“Anitta revela o candomblé e a busca por equilíbrio em novo álbum”
A cantora Anitta lançou seu oitavo álbum de carreira, “Equilibrivm II”, incorporando sonoridades de religiões afro-brasileiras, música popular e ritmos urbanos. O trabalho reflete suas experiências de fé, ancestralidade e a busca por equilíbrio. A artista transformou essas vivências em inspiração musical, conforme revelou em entrevista.
Em edição especial do programa Sem Censura , da TV Brasil , nesta terça-feira (11), ela contou como essa relação com a espiritualidade, presente desde a infância, atravessou diferentes momentos de sua trajetória até chegar ao novo trabalho. Veja aqui o programa completo .
Com 17 faixas, o álbum “Equilibrivm II” representa mais do que uma escolha estética para Anitta. As referências musicais estão intimamente ligadas à própria história da cantora.
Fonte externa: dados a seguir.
--- src/rtl/bed_fifo.sv ---
// ----------------------------------------------------------------------------
// bed_fifo: short job queue between the front and back parts
// ----------------------------------------------------------------------------
module bed_fifo (
	input  logic            clk,
	input  logic            arst_n,
	input  logic            push,
	input  bed_pkg::entry_t push_data,
	output logic            full,
	input  logic            pop,
	output bed_pkg::entry_t pop_data,
	output logic            empty
);

	bed_pkg::entry_t          slot_q [bed_pkg::QDEPTH];
	logic [bed_pkg::Q_AW-1:0] wr_q;
	logic [bed_pkg::Q_AW-1:0] rd_q;
	logic [bed_pkg::Q_CW-1:0] cnt_q;

	assign full     = (cnt_q == bed_pkg::Q_CW'(bed_pkg::QDEPTH));
	assign empty    = (cnt_q == '0);
	assign pop_data = slot_q[rd_q];

	always_ff @(posedge clk or negedge arst_n) begin
		if (!arst_n) begin
			wr_q  <= '0;
			rd_q  <= '0;
			cnt_q <= '0;
		end else begin
			if (push)
				wr_q <= wr_q + bed_pkg::Q_AW'(1);
			if (pop)
				rd_q <= rd_q + bed_pkg::Q_AW'(1);
			if (push && !pop)
				cnt_q <= cnt_q + bed_pkg::Q_CW'(1);
			else if (pop && !push)
				cnt_q <= cnt_q - bed_pkg::Q_CW'(1);
		end
	end

	always_ff @(posedge clk) begin
		if (push)
			slot_q[wr_q] <= push_data;
	end

endmodule
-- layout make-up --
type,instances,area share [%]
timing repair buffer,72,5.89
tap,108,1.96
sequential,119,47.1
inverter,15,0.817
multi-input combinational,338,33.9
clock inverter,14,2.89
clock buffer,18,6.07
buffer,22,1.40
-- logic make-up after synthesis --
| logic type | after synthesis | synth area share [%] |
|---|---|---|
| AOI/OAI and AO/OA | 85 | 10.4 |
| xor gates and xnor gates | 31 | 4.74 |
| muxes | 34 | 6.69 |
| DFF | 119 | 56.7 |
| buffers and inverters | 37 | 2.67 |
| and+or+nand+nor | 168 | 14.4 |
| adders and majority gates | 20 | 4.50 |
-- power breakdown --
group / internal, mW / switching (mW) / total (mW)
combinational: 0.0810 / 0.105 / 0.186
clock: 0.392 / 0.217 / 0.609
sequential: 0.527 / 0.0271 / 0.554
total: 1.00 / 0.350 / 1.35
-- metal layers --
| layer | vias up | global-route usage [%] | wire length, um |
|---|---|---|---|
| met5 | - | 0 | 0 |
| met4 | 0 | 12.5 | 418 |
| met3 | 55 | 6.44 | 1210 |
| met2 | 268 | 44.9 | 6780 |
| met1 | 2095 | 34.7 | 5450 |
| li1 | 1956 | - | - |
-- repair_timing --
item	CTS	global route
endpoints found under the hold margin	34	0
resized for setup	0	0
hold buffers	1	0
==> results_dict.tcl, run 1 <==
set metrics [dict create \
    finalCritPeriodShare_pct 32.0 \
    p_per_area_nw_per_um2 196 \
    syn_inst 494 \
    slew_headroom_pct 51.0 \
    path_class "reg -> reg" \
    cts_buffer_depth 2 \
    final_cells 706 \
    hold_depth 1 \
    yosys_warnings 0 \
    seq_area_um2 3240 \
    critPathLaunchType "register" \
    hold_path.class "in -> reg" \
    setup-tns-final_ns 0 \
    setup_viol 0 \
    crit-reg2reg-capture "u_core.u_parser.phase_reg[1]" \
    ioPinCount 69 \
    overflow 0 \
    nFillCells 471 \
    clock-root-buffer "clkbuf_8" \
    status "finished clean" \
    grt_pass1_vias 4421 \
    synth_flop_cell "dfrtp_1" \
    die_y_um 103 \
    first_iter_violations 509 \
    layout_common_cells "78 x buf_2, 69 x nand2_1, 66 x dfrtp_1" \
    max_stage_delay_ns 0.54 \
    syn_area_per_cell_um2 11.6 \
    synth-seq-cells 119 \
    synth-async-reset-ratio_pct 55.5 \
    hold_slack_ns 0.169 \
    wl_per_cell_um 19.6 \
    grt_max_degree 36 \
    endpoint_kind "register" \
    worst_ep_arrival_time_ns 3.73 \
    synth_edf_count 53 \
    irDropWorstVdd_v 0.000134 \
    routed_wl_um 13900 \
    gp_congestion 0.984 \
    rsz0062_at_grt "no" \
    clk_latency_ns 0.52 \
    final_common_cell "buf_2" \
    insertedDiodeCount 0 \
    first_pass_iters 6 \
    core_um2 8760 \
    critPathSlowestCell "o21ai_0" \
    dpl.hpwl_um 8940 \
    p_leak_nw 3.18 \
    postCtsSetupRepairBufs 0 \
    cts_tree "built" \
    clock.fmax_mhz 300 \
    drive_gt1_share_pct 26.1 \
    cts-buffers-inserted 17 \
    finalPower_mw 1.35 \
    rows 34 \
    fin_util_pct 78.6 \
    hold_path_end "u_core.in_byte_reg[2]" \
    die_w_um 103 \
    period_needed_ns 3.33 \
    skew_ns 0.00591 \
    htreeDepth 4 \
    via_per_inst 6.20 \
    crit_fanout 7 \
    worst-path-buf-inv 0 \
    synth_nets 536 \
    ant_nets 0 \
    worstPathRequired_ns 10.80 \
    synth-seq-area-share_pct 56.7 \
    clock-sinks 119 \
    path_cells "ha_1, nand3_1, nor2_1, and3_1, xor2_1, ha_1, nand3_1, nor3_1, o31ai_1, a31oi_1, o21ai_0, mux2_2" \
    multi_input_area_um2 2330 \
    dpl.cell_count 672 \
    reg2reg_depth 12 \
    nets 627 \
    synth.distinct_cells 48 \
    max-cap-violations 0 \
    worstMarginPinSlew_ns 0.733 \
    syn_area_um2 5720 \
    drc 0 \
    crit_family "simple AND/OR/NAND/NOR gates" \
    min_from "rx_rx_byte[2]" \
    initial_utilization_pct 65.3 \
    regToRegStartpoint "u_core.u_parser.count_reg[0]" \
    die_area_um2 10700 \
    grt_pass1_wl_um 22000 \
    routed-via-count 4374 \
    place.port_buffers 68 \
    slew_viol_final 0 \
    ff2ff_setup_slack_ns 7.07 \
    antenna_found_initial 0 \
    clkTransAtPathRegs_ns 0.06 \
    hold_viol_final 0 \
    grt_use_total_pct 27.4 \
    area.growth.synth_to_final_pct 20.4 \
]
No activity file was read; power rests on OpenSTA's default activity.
Devota do candomblé e filha de Logunedé, Orixá associado à beleza, à riqueza e à inteligência, Anitta revelou que a religião afro-brasileira faz parte de sua trajetória desde a infância.
Aos oito anos, a artista frequentava todos os domingos uma igreja, levada pela mãe, ao mesmo tempo em que era acompanhada pelo pai, ligado à umbanda e que posteriormente se tornou pai de santo no candomblé.
Em 2018, Anitta lembra que passou a ser muito cobrada por não se posicionar politicamente. Ela explicou que passava por um processo de reclusão religiosa naquele momento.
“Com essa rapidez da internet, um dia, dois, uma semana de silêncio é muito tempo. Só que nessa época eu estava fazendo santo, e a gente fica ali deitada para o seu santo de cabeça no terreiro de candomblé por um mês.”
Foi então que a cantora decidiu falar publicamente sobre sua ligação com o candomblé, uma decisão estratégica devido ao contexto social da época.